(Recorded data)
○ ○ ○ ○ ○ ○ ○
<file path="src/rtl/fdm_pkg.sv">
package fdm_pkg;
  localparam int RESYNC_W = 4;
  typedef logic [RESYNC_W-1:0] resync_t;

  function automatic logic resync_on(input resync_t code);
    return |code;
  endfunction
endpackage

</file>
<file path="src/rtl/fdm_rstsync.sv">
module fdm_rstsync #(
  parameter int STAGES = 2
) (
  input  logic clk,
  input  logic rst_n,
  output logic rst_sync_n
);
  logic [STAGES-1:0] chain_q;
  logic [STAGES-1:0] chain_d;

  always_comb begin
    chain_d = {chain_q[STAGES-2:0], 1'b1};
  end

  always_ff @(posedge clk or negedge rst_n) begin
    if (!rst_n) chain_q <= '0;
    else        chain_q <= chain_d;
  end

  assign rst_sync_n = chain_q[STAGES-1];
endmodule

</file>
<file path="src/rtl/fdm_cfg.sv">
module fdm_cfg #(
  parameter int INT_W = 16,
  parameter int MOD_W = 12
) (
  input  logic             clk,
  input  logic             rst_n,
  input  logic             load_i,
  input  logic [INT_W-1:0] int_i,
  input  logic [MOD_W-1:0] frac_i,
  input  logic [MOD_W-1:0] mod_i,
  output logic             load_ok_o,
  output logic [INT_W-1:0] int_q_o,
  output logic [MOD_W-1:0] frac_q_o,
  output logic [MOD_W-1:0] mod_q_o,
  output logic [INT_W-1:0] eff_int_o,
  output logic [MOD_W-1:0] eff_frac_o,
  output logic [MOD_W-1:0] eff_mod_o,
  output logic             err_o
);
  logic             legal;
  logic             cfg_en;
  logic             err_en;
  logic [INT_W-1:0] int_q;
  logic [MOD_W-1:0] frac_q;
  logic [MOD_W-1:0] mod_q;
  logic             err_q;
  logic             err_d;

  // next state
  always_comb begin
    legal  = (frac_i < mod_i);
    cfg_en = load_i && legal;
    err_en = load_i;
    err_d  = !legal;
  end

  // registers
  always_ff @(posedge clk or negedge rst_n) begin
    if (!rst_n) begin
      int_q  <= '0;
      frac_q <= '0;
      mod_q  <= MOD_W'(1);
    end else if (cfg_en) begin
      int_q  <= int_i;
      frac_q <= frac_i;
      mod_q  <= mod_i;
    end
  end

  always_ff @(posedge clk or negedge rst_n) begin
    if (!rst_n)      err_q <= 1'b0;
    else if (err_en) err_q <= err_d;
  end

  assign load_ok_o  = cfg_en;
  assign int_q_o    = int_q;
  assign frac_q_o   = frac_q;
  assign mod_q_o    = mod_q;
  assign eff_int_o  = cfg_en ? int_i  : int_q;
  assign eff_frac_o = cfg_en ? frac_i : frac_q;
  assign eff_mod_o  = cfg_en ? mod_i  : mod_q;
  assign err_o      = err_q;

  // refused load leaves the setting untouched and raises the flag
  assert_reject_hold_R3: assert property (@(posedge clk) disable iff (!rst_n)
    (load_i && !(frac_i < mod_i)) |=>
      ($stable(int_q) && $stable(frac_q) && $stable(mod_q) && err_q));

  // the stored setting is always a legal fraction
  assert_cfg_legal_R3: assert property (@(posedge clk) disable iff (!rst_n)
    frac_q < mod_q);
endmodule

</file>
<file path="src/rtl/fdm_modreduce.sv">
module fdm_modreduce #(
  parameter int W = 12
) (
  input  logic [W-1:0] x_i,
  input  logic [W-1:0] m_i,
  output logic [W-1:0] r_o
);
  logic [W:0] rem [0:W];

  assign rem[0] = '0;

  for (genvar g = 0; g < W; g++) begin : g_stage
    logic [W:0] shifted;
    assign shifted    = {rem[g][W-1:0], x_i[W-1-g]};
    assign rem[g+1]   = (shifted >= {1'b0, m_i}) ? (shifted - {1'b0, m_i}) : shifted;
  end

  assign r_o = rem[W][W-1:0];
endmodule

</file>
<file path="src/rtl/fdm_accum.sv">
module fdm_accum #(
  parameter int MOD_W = 12
) (
  input  logic                 clk,
  input  logic                 rst_n,
  input  logic                 load_ok_i,
  input  fdm_pkg::resync_t     resync_i,
  input  logic [MOD_W-1:0]     eff_frac_i,
  input  logic [MOD_W-1:0]     eff_mod_i,
  input  logic [MOD_W-1:0]     mod_q_i,
  output logic                 carry_o
);
  localparam int SUM_W = MOD_W + 1;

  logic [MOD_W-1:0] acc_q;
  logic [MOD_W-1:0] acc_d;
  logic [MOD_W-1:0] residue;
  logic [MOD_W-1:0] base;
  logic [SUM_W-1:0] sum;
  logic             carry;
  logic             acc_en;

  fdm_modreduce #(.W(MOD_W)) u_reduce (
    .x_i (acc_q),
    .m_i (eff_mod_i),
    .r_o (residue)
  );

  // next state
  always_comb begin
    acc_en = 1'b1;
    if (load_ok_i) base = fdm_pkg::resync_on(resync_i) ? '0 : residue;
    else           base = acc_q;
    sum   = SUM_W'(base) + SUM_W'(eff_frac_i);
    carry = (sum >= SUM_W'(eff_mod_i));
    acc_d = carry ? MOD_W'(sum - SUM_W'(eff_mod_i)) : MOD_W'(sum);
  end

  // registers
  always_ff @(posedge clk or negedge rst_n) begin
    if (!rst_n)      acc_q <= '0;
    else if (acc_en) acc_q <= acc_d;
  end

  assign carry_o = carry;

  // accumulator never reaches the stored modulus
  assert_acc_bound_R1: assert property (@(posedge clk) disable iff (!rst_n)
    acc_q < mod_q_i);

  // a resync load restarts from zero, so after one step it holds the numerator
  assert_resync_clear_R4: assert property (@(posedge clk) disable iff (!rst_n)
    (load_ok_i && fdm_pkg::resync_on(resync_i)) |=> (acc_q == $past(eff_frac_i)));
endmodule

</file>
<file path="src/rtl/fracn_divmod.sv">
module fracn_divmod #(
  parameter int INT_W = 16,
  parameter int MOD_W = 12
) (
  input  logic               clk,
  input  logic               rst_n,
  input  logic               load_i,
  input  logic [INT_W-1:0]   int_i,
  input  logic [MOD_W-1:0]   frac_i,
  input  logic [MOD_W-1:0]   mod_i,
  input  logic [3:0]         resync_i,
  output logic [INT_W:0]     div_o,
  output logic               err_o
);
  localparam int DIV_W = INT_W + 1;

  logic             rst_sync_n;
  logic             load_ok;
  logic [INT_W-1:0] int_q;
  logic [MOD_W-1:0] frac_q;
  logic [MOD_W-1:0] mod_q;
  logic [INT_W-1:0] eff_int;
  logic [MOD_W-1:0] eff_frac;
  logic [MOD_W-1:0] eff_mod;
  logic             carry;
  logic [DIV_W-1:0] div_q;
  logic [DIV_W-1:0] div_d;
  logic             div_en;

  fdm_rstsync #(.STAGES(2)) u_rst (
    .clk        (clk),
    .rst_n      (rst_n),
    .rst_sync_n (rst_sync_n)
  );

  fdm_cfg #(.INT_W(INT_W), .MOD_W(MOD_W)) u_cfg (
    .clk        (clk),
    .rst_n      (rst_sync_n),
    .load_i     (load_i),
    .int_i      (int_i),
    .frac_i     (frac_i),
    .mod_i      (mod_i),
    .load_ok_o  (load_ok),
    .int_q_o    (int_q),
    .frac_q_o   (frac_q),
    .mod_q_o    (mod_q),
    .eff_int_o  (eff_int),
    .eff_frac_o (eff_frac),
    .eff_mod_o  (eff_mod),
    .err_o      (err_o)
  );

  fdm_accum #(.MOD_W(MOD_W)) u_acc (
    .clk        (clk),
    .rst_n      (rst_sync_n),
    .load_ok_i  (load_ok),
    .resync_i   (resync_i),
    .eff_frac_i (eff_frac),
    .eff_mod_i  (eff_mod),
    .mod_q_i    (mod_q),
    .carry_o    (carry)
  );

  // next state
  always_comb begin
    div_en = 1'b1;
    div_d  = DIV_W'(eff_int) + DIV_W'(carry);
  end

  // registers
  always_ff @(posedge clk or negedge rst_sync_n) begin
    if (!rst_sync_n) div_q <= '0;
    else if (div_en) div_q <= div_d;
  end

  assign div_o = div_q;

  // without a load the output is the stored integer part or one above it
  assert_dither_range_R1: assert property (@(posedge clk) disable iff (!rst_sync_n)
    !load_i |=> ((div_o == DIV_W'($past(int_q))) || (div_o == DIV_W'($past(int_q)) + 1'b1)));

  // an accepted load is reflected on the very next output
  assert_load_apply_R2: assert property (@(posedge clk) disable iff (!rst_sync_n)
    (load_i && (frac_i < mod_i)) |=>
      ((div_o == DIV_W'($past(int_i))) || (div_o == DIV_W'($past(int_i)) + 1'b1)));

  // zero numerator means no dithering
  assert_no_dither_R6: assert property (@(posedge clk) disable iff (!rst_sync_n)
    (!load_i && (frac_q == '0)) |=> (div_o == DIV_W'($past(int_q))));
endmodule

</file>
○ ○ ○ ○ ○ ○ ○
» Work order
Your task is to gather all lines from the entries above that hold the word "else".

» Result of this exercise
    else        chain_q <= chain_d;
    end else if (cfg_en) begin
    else if (err_en) err_q <= err_d;
    else           base = acc_q;
    else if (acc_en) acc_q <= acc_d;
    else if (div_en) div_q <= div_d;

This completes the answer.